*INSTRUCTIONS TO FOLLOW*
In the lines below, look for "localparam". Copy each line where it appears.

*Stored items*
--------------------------------

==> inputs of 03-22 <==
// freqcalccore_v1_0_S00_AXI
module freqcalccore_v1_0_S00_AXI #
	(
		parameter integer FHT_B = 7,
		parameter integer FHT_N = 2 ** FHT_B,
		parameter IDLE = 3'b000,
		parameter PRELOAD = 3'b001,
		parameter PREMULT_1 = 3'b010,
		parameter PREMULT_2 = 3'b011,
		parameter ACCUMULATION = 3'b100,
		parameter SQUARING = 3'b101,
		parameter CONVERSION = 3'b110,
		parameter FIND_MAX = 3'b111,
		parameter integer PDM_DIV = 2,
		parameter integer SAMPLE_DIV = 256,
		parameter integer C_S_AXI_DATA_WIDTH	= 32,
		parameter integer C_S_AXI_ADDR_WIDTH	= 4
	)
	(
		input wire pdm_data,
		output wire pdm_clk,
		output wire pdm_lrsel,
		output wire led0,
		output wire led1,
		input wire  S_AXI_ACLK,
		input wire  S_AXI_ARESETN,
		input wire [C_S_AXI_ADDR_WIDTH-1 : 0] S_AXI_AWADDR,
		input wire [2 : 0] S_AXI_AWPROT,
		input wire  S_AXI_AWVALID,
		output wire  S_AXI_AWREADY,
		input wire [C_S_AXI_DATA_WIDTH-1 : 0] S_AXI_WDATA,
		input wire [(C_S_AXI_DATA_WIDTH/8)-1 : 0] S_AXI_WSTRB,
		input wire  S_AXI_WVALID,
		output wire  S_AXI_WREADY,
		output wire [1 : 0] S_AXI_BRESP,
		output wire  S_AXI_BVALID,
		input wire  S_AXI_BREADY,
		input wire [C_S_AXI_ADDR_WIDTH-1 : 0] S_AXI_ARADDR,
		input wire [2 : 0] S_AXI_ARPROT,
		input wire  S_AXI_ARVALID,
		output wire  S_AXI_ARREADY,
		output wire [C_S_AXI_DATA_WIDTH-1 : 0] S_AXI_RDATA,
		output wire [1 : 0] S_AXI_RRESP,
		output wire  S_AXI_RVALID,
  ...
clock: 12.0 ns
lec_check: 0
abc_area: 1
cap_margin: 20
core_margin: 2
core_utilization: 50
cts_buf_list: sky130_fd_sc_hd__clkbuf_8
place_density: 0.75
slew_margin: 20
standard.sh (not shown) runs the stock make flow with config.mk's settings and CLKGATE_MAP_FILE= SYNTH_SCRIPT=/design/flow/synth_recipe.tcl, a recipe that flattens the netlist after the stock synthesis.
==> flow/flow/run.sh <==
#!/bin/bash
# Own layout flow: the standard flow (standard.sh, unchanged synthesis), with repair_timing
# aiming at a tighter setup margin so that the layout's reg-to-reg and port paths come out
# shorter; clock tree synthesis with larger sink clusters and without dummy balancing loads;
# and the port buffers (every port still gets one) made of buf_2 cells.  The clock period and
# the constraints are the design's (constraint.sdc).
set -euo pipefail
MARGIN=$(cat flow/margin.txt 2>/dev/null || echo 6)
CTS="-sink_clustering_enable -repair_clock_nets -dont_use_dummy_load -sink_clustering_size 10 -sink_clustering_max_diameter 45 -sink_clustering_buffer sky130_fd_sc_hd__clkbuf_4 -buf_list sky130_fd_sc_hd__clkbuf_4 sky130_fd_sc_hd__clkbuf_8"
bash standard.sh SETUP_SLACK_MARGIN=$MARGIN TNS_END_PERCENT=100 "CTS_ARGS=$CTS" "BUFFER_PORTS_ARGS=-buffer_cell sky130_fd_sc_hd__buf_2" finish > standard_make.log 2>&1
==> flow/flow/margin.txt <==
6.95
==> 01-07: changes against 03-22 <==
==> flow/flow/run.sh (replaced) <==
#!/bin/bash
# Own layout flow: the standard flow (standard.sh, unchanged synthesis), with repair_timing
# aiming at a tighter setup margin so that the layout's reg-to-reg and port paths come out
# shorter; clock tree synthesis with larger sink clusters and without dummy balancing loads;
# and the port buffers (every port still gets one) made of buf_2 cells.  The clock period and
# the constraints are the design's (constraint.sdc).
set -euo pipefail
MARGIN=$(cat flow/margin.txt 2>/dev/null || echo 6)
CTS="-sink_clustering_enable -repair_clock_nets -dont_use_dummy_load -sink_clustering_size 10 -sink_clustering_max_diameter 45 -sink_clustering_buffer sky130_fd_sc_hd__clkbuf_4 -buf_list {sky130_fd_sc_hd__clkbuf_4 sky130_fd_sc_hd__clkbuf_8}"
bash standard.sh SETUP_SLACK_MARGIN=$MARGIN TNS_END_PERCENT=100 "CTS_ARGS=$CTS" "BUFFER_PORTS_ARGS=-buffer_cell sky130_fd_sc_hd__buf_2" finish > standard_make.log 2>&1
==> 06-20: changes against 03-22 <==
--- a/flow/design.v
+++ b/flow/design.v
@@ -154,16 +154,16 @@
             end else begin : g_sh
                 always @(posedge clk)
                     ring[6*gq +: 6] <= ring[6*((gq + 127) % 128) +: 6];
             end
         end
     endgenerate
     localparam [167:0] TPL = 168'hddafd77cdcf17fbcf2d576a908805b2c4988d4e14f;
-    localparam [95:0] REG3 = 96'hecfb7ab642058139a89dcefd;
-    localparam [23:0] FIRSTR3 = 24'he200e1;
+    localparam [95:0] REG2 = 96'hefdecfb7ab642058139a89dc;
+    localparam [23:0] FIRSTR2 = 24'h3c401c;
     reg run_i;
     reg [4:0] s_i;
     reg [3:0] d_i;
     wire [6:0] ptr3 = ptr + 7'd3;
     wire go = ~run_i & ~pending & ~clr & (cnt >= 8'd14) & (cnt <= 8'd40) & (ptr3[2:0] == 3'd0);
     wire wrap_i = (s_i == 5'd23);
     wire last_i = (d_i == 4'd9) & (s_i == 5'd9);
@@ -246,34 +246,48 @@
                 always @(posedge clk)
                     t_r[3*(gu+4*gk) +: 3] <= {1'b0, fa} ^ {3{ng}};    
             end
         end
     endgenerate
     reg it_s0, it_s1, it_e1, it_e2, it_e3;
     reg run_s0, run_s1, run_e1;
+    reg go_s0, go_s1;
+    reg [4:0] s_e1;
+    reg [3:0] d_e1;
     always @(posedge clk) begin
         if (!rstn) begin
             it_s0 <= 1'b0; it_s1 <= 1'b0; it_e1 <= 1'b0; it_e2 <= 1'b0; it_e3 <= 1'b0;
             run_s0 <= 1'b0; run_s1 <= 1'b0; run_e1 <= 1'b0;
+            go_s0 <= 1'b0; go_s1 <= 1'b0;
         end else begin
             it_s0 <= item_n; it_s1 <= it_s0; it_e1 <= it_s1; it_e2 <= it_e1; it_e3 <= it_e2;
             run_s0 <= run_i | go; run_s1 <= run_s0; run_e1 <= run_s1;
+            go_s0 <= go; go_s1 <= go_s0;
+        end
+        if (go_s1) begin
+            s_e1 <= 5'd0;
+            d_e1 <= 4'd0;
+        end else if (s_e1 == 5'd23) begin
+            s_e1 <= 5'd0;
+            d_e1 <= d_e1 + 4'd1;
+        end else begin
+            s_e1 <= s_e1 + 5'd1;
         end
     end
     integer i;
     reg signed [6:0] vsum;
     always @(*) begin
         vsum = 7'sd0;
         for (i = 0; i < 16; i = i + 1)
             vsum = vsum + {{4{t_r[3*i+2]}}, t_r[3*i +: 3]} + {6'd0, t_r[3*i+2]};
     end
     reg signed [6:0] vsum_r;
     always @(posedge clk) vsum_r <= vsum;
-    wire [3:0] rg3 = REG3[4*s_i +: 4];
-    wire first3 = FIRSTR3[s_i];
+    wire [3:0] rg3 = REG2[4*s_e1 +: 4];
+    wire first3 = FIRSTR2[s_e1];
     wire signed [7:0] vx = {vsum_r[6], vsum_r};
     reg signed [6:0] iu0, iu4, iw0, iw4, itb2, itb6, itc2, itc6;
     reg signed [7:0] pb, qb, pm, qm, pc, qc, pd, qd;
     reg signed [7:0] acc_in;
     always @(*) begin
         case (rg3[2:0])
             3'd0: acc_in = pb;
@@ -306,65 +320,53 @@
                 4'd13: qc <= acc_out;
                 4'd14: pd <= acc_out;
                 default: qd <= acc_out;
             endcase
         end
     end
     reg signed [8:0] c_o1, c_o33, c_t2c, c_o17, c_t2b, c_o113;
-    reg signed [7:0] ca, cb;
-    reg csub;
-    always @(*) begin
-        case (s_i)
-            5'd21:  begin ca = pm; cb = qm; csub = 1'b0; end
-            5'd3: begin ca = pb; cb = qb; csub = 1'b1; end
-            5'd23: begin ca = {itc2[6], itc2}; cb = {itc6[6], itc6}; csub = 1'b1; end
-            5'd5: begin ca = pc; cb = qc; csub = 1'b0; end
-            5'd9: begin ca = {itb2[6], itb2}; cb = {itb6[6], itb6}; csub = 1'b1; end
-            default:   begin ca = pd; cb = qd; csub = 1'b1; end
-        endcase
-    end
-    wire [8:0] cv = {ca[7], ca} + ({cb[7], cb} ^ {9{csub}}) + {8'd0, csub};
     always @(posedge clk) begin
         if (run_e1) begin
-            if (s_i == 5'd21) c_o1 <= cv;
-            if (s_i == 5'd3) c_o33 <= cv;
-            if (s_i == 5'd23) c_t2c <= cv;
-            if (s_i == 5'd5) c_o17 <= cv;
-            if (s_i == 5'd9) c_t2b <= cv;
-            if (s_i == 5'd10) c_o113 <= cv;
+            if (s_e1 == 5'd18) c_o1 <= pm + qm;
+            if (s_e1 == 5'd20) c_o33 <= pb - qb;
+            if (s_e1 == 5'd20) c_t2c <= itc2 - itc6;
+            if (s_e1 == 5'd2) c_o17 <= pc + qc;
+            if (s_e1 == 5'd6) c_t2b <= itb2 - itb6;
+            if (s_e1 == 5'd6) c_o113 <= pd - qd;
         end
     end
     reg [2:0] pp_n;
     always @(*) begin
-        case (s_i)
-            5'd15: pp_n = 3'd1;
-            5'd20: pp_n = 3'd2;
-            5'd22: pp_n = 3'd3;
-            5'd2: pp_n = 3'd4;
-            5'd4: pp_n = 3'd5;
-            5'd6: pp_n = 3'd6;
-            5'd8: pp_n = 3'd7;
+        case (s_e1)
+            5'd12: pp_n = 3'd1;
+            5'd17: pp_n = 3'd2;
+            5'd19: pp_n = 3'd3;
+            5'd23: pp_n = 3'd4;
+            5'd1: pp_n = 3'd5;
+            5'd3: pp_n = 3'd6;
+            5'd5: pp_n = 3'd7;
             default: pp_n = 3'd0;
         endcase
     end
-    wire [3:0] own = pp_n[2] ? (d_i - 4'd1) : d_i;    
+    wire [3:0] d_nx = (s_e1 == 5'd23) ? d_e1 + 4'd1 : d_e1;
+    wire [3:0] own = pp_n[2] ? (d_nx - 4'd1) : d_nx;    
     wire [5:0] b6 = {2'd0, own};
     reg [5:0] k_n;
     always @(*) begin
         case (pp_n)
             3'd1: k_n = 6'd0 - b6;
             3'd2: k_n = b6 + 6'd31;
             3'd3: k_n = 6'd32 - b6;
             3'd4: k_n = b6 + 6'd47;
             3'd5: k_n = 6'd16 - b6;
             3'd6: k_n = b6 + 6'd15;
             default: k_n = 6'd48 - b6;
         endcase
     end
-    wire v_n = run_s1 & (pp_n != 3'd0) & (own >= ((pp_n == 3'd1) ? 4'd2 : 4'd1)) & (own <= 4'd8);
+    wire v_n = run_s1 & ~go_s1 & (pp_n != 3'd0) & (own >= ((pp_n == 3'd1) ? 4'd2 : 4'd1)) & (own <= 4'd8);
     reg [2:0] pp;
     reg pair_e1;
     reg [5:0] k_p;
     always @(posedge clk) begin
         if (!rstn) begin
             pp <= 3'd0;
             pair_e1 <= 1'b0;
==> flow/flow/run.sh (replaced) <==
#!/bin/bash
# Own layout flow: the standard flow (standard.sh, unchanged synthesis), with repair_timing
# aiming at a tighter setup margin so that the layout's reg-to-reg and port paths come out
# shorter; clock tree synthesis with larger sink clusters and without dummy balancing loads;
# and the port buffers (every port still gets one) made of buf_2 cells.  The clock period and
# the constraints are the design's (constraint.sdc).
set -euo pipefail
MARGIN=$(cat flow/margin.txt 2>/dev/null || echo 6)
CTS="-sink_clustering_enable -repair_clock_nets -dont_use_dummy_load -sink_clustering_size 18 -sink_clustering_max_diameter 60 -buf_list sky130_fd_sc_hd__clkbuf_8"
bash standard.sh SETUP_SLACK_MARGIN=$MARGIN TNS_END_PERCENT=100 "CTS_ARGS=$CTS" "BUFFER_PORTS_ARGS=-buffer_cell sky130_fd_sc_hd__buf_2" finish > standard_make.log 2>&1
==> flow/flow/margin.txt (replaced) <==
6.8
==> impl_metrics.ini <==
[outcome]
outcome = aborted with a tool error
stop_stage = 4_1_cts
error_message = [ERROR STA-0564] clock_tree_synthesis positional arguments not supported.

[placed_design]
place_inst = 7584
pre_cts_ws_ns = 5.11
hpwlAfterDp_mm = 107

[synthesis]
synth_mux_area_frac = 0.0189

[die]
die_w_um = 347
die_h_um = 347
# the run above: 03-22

--------------------------------

*RESPONSE TO THE EXERCISE*
     localparam [167:0] TPL = 168'hddafd77cdcf17fbcf2d576a908805b2c4988d4e14f;
-    localparam [95:0] REG3 = 96'hecfb7ab642058139a89dcefd;
-    localparam [23:0] FIRSTR3 = 24'he200e1;
+    localparam [95:0] REG2 = 96'hefdecfb7ab642058139a89dc;
+    localparam [23:0] FIRSTR2 = 24'h3c401c;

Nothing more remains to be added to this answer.